▶ [Try it]:
Print nothing but the lines below starting at the line that holds "other cells,1,5" and ending at the line that holds "max in group", including both, each exactly as written.

──────────────────────────────

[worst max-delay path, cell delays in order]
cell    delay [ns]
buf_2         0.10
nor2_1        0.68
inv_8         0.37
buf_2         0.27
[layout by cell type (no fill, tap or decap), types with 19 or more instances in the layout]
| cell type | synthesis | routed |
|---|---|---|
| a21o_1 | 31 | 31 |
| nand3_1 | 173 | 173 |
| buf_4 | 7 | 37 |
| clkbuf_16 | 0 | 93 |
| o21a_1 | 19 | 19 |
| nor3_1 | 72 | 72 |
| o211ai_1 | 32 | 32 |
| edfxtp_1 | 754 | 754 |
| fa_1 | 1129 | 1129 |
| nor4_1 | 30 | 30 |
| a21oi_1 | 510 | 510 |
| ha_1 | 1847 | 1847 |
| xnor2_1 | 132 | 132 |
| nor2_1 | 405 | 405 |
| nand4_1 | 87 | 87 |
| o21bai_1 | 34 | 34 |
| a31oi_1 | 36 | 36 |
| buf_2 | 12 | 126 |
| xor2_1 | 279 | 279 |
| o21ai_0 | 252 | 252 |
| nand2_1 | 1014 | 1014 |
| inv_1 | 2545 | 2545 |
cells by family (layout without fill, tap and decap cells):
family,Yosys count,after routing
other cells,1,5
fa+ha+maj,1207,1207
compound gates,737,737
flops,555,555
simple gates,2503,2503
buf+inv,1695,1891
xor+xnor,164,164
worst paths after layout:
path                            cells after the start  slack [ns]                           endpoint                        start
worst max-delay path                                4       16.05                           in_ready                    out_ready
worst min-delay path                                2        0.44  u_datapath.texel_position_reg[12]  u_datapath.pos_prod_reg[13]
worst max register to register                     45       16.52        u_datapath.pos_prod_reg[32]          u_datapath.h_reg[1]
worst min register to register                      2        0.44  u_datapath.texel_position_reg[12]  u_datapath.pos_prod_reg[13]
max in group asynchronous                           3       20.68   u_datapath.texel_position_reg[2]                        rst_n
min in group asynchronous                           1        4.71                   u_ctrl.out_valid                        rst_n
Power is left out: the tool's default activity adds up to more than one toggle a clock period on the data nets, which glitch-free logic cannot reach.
--- config.mk ---
export PLATFORM = sky130hd
export DESIGN_NAME = tccs_ctrl
export DESIGN_NICKNAME = d
export VERILOG_FILES = /design/src/hdl/tccs_pkg.sv /design/src/hdl/tccs_ctrl.sv
export SDC_FILE = /design/constraint.sdc
export NUM_CORES = 1
export LEC_CHECK = 0
export BUFFER_PORTS_ARGS = -buffer_cell sky130_fd_sc_hd__buf_2
export CELL_PAD_IN_SITES_DETAIL_PLACEMENT = 1
export CELL_PAD_IN_SITES_GLOBAL_PLACEMENT = 1
export CORE_UTILIZATION = 42
export DETAILED_ROUTE_END_ITERATION = 8
export PLACE_DENSITY_LB_ADDON = 0.1
export SYNTH_ARGS = -nofsm -noshare
export SYNTH_HDL_FRONTEND = slang
export SYNTH_SLANG_ARGS = --single-unit
--- constraint.sdc ---
create_clock -name clk -period 3.4 [get_ports clk]
set_clock_uncertainty 0.1 [all_clocks]
set_input_delay 0.17 -clock clk [delete_from_list [all_inputs] [get_ports clk]]
set_output_delay 0.17 -clock clk [all_outputs]
set_load 0.005 [all_outputs]
--- src/hdl/tccs_pkg.sv ---
`timescale 1ns / 1ps
// shared constants and word types for the text console cursor and scroll engine
// no dependencies

package tccs_pkg;

    localparam int COLUMNS      = 80;
    localparam int ROWS         = 25;
    localparam int CELL_COUNT   = ROWS * COLUMNS;
    localparam int SCROLL_COUNT = (ROWS - 1) * COLUMNS;
    localparam int ADDR_W       = $clog2(CELL_COUNT);
    localparam int CNT_W        = $clog2(CELL_COUNT + 1);

    localparam int CMD_W  = 2;
    localparam int CHAR_W = 8;
    localparam int ATTR_W = 8;
    localparam int CELL_W = 16;
    localparam int ROW_W  = 5;
    localparam int COL_W  = 7;

    localparam logic [CMD_W-1:0] CMD_PUT   = 2'd0;
    localparam logic [CMD_W-1:0] CMD_CLEAR = 2'd1;
    localparam logic [CMD_W-1:0] CMD_READ  = 2'd2;

    localparam logic [CHAR_W-1:0] CH_NEWLINE = 8'd10;
    localparam logic [CHAR_W-1:0] CH_RETURN  = 8'd13;
    localparam logic [ATTR_W-1:0] RESET_ATTR = 8'h0F;

    typedef struct packed {
        logic [CMD_W-1:0]  cmd;
        logic [CHAR_W-1:0] char_code;
        logic [ROW_W-1:0]  read_row;
        logic [COL_W-1:0]  read_column;
    } req_t;

    typedef struct packed {
        logic [CELL_W-1:0] cell_value;
        logic [ROW_W-1:0]  cursor_row;
        logic [COL_W-1:0]  cursor_column;
        logic              scrolled;
    } rsp_t;

    typedef struct packed {
        logic              we;
        logic [ADDR_W-1:0] waddr;
        logic [CELL_W-1:0] wdata;
        logic [ADDR_W-1:0] raddr;
    } ram_req_t;

    typedef struct packed {
        logic valid;
        rsp_t data;
    } res_t;

endpackage

--- src/hdl/tccs_ctrl.sv ---
`timescale 1ns / 1ps
// sequencer for the console: cursor state, screen fill, scroll copy and cell access
// depends on tccs_pkg; drives the screen ram through a ram_req_t word

module tccs_ctrl import tccs_pkg::*; (
    input  logic              clk,
    input  logic              rst_n,
    input  logic              req_valid,
    output logic              req_ready,
    input  req_t              req,
    input  logic [ATTR_W-1:0] text_attribute,
    input  logic              slot_free,
    output res_t              res,
    output ram_req_t          ram,
    input  logic [CELL_W-1:0] ram_rdata
);

    typedef enum logic [2:0] {
        S_INIT,
        S_IDLE,
        S_READ,
        S_SCROLL,
        S_PUT,
        S_FILL,
        S_DONE
    } state_t;

    state_t            state_reg, state_next;
    logic [ROW_W-1:0]  row_reg, row_next;
    logic [COL_W-1:0]  col_reg, col_next;
    logic [CNT_W-1:0]  cnt_reg, cnt_next;
    logic [CHAR_W-1:0] char_reg, char_next;
    logic [CELL_W-1:0] cell_reg, cell_next;
    logic              scrolled_reg, scrolled_next;
    logic              hit_reg, hit_next;

    logic [ROW_W-1:0]  row_inc;
    logic [ROW_W-1:0]  wrap_row;
    logic [COL_W-1:0]  wrap_col;
    logic [CELL_W-1:0] blank;

    function automatic logic [ADDR_W-1:0] cell_addr(input logic [ROW_W-1:0] row,
                                                    input logic [COL_W-1:0] col);
        cell_addr = ADDR_W'(row) * ADDR_W'(COLUMNS) + ADDR_W'(col);
    endfunction

    assign blank     = {text_attribute, CHAR_W'(0)};
    assign row_inc   = (row_reg < ROW_W'(ROWS)) ? row_reg + ROW_W'(1) : row_reg;
    // a pending wrap moves to column 0 of the next row first
    assign wrap_row  = (col_reg >= COL_W'(COLUMNS)) ? row_inc : row_reg;
    assign wrap_col  = (col_reg >= COL_W'(COLUMNS)) ? COL_W'(0) : col_reg;
    assign req_ready = (state_reg == S_IDLE);

    assign res.valid = (state_reg == S_DONE);
    assign res.data  = '{cell_value: cell_reg, cursor_row: row_reg,
                         cursor_column: col_reg, scrolled: scrolled_reg};

    always_comb
    begin
        state_next    = state_reg;
        row_next      = row_reg;
        col_next      = col_reg;
        cnt_next      = cnt_reg;
        char_next     = char_reg;
        cell_next     = cell_reg;
        scrolled_next = scrolled_reg;
        hit_next      = hit_reg;
        ram.we        = 1'b0;
        ram.waddr     = '0;
        ram.wdata     = '0;
        ram.raddr     = cell_addr(req.read_row, req.read_column);

        unique case (state_reg)
            S_INIT:
            begin
                ram.we    = 1'b1;
                ram.waddr = cnt_reg[ADDR_W-1:0];
                ram.wdata = {RESET_ATTR, CHAR_W'(0)};
                cnt_next  = cnt_reg + CNT_W'(1);
                if (cnt_reg == CNT_W'(CELL_COUNT - 1))
                begin
                    cnt_next   = '0;
                    state_next = S_IDLE;
                end
            end
            S_IDLE:
            begin
                if (req_valid)
                begin
                    cell_next     = '0;
                    scrolled_next = 1'b0;
                    char_next     = req.char_code;
                    cnt_next      = '0;
                    unique case (req.cmd)
                        CMD_PUT:
                        begin
                            if (req.char_code == CH_NEWLINE)
                            begin
                                col_next   = '0;
                                row_next   = row_inc;
                                state_next = S_DONE;
                            end
                            else if (req.char_code == CH_RETURN)
                            begin
                                col_next   = '0;
                                state_next = S_DONE;
                            end
                            else
                            begin
                                col_next = wrap_col;
                                row_next = wrap_row;
                                if (wrap_row >= ROW_W'(ROWS))
                                begin
                                    scrolled_next = 1'b1;
                                    state_next    = S_SCROLL;
                                end
                                else
                                begin
                                    state_next = S_PUT;
                                end
                            end
                        end
                        CMD_CLEAR:
                        begin
                            state_next = S_FILL;
                        end
                        CMD_READ:
                        begin
                            hit_next   = (req.read_row < ROW_W'(ROWS)) &&
                                         (req.read_column < COL_W'(COLUMNS));
                            state_next = S_READ;
                        end
                        default:
                        begin
                            state_next = S_DONE;
                        end
                    endcase
                end
            end
            S_READ:
            begin
                cell_next  = hit_reg ? ram_rdata : '0;
                state_next = S_DONE;
            end
            S_SCROLL:
            begin
                // read runs one row ahead, the write of each cell follows in the cycle after its read
                if (cnt_reg < CNT_W'(SCROLL_COUNT))
                begin
                    ram.raddr = ADDR_W'(cnt_reg + CNT_W'(COLUMNS));
                end
                if (cnt_reg != '0)
                begin
                    ram.we    = 1'b1;
                    ram.waddr = ADDR_W'(cnt_reg - CNT_W'(1));
                    ram.wdata = (cnt_reg <= CNT_W'(SCROLL_COUNT)) ? ram_rdata : blank;
                end
                cnt_next = cnt_reg + CNT_W'(1);
                if (cnt_reg == CNT_W'(CELL_COUNT))
                begin
                    cnt_next   = '0;
                    row_next   = ROW_W'(ROWS - 1);
                    state_next = S_PUT;
                end
            end
            S_PUT:
            begin
                ram.we     = 1'b1;
                ram.waddr  = cell_addr(row_reg, col_reg);
                ram.wdata  = {text_attribute, char_reg};
                cell_next  = {text_attribute, char_reg};
                col_next   = col_reg + COL_W'(1);
                state_next = S_DONE;
            end
            S_FILL:
            begin
                ram.we    = 1'b1;
                ram.waddr = cnt_reg[ADDR_W-1:0];
                ram.wdata = blank;
                cnt_next  = cnt_reg + CNT_W'(1);
                if (cnt_reg == CNT_W'(CELL_COUNT - 1))
                begin
                    cnt_next   = '0;
                    row_next   = '0;
                    col_next   = '0;
                    state_next = S_DONE;
                end
            end
            S_DONE:
            begin
                if (slot_free)
                begin
                    state_next = S_IDLE;
                end
            end
            default:
            begin
                state_next = S_IDLE;
            end
        endcase
    end

    always_ff @(posedge clk or negedge rst_n)
    begin
        if (!rst_n)
        begin
            state_reg    <= S_INIT;
            row_reg      <= '0;
            col_reg      <= '0;
            cnt_reg      <= '0;
            char_reg     <= '0;
            cell_reg     <= '0;
            scrolled_reg <= 1'b0;
            hit_reg      <= 1'b0;
        end
        else
        begin
            state_reg    <= state_next;
            row_reg      <= row_next;
            col_reg      <= col_next;
            cnt_reg      <= cnt_next;
            char_reg     <= char_next;
            cell_reg     <= cell_next;
            scrolled_reg <= scrolled_next;
            hit_reg      <= hit_next;
        end
    end

    a_cursor_range: assert property (@(posedge clk) disable iff (!rst_n)
        res.valid |-> (row_reg <= ROW_W'(ROWS)) && (col_reg <= COL_W'(COLUMNS)))
        else $error("cursor out of range on result");

    a_write_range: assert property (@(posedge clk) disable iff (!rst_n)
        ram.we |-> ram.waddr < ADDR_W'(CELL_COUNT))
        else $error("screen write outside the cell array");

    a_scroll_row: assert property (@(posedge clk) disable iff (!rst_n)
        res.valid && res.data.scrolled |-> row_reg == ROW_W'(ROWS - 1))
        else $error("scrolled result not on the last row");

    a_put_path: assert property (@(posedge clk) disable iff (!rst_n)
        req_valid && req_ready && req.cmd == CMD_PUT &&
        req.char_code != CH_NEWLINE && req.char_code != CH_RETURN
        |=> state_reg == S_PUT || state_reg == S_SCROLL)
        else $error("ordinary character did not go to a cell write");

endmodule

──────────────────────────────

▶ [Solution for this exercise]:
other cells,1,5
fa+ha+maj,1207,1207
compound gates,737,737
flops,555,555
simple gates,2503,2503
buf+inv,1695,1891
xor+xnor,164,164
worst paths after layout:
path                            cells after the start  slack [ns]                           endpoint                        start
worst max-delay path                                4       16.05                           in_ready                    out_ready
worst min-delay path                                2        0.44  u_datapath.texel_position_reg[12]  u_datapath.pos_prod_reg[13]
worst max register to register                     45       16.52        u_datapath.pos_prod_reg[32]          u_datapath.h_reg[1]
worst min register to register                      2        0.44  u_datapath.texel_position_reg[12]  u_datapath.pos_prod_reg[13]
max in group asynchronous                           3       20.68   u_datapath.texel_position_reg[2]                        rst_n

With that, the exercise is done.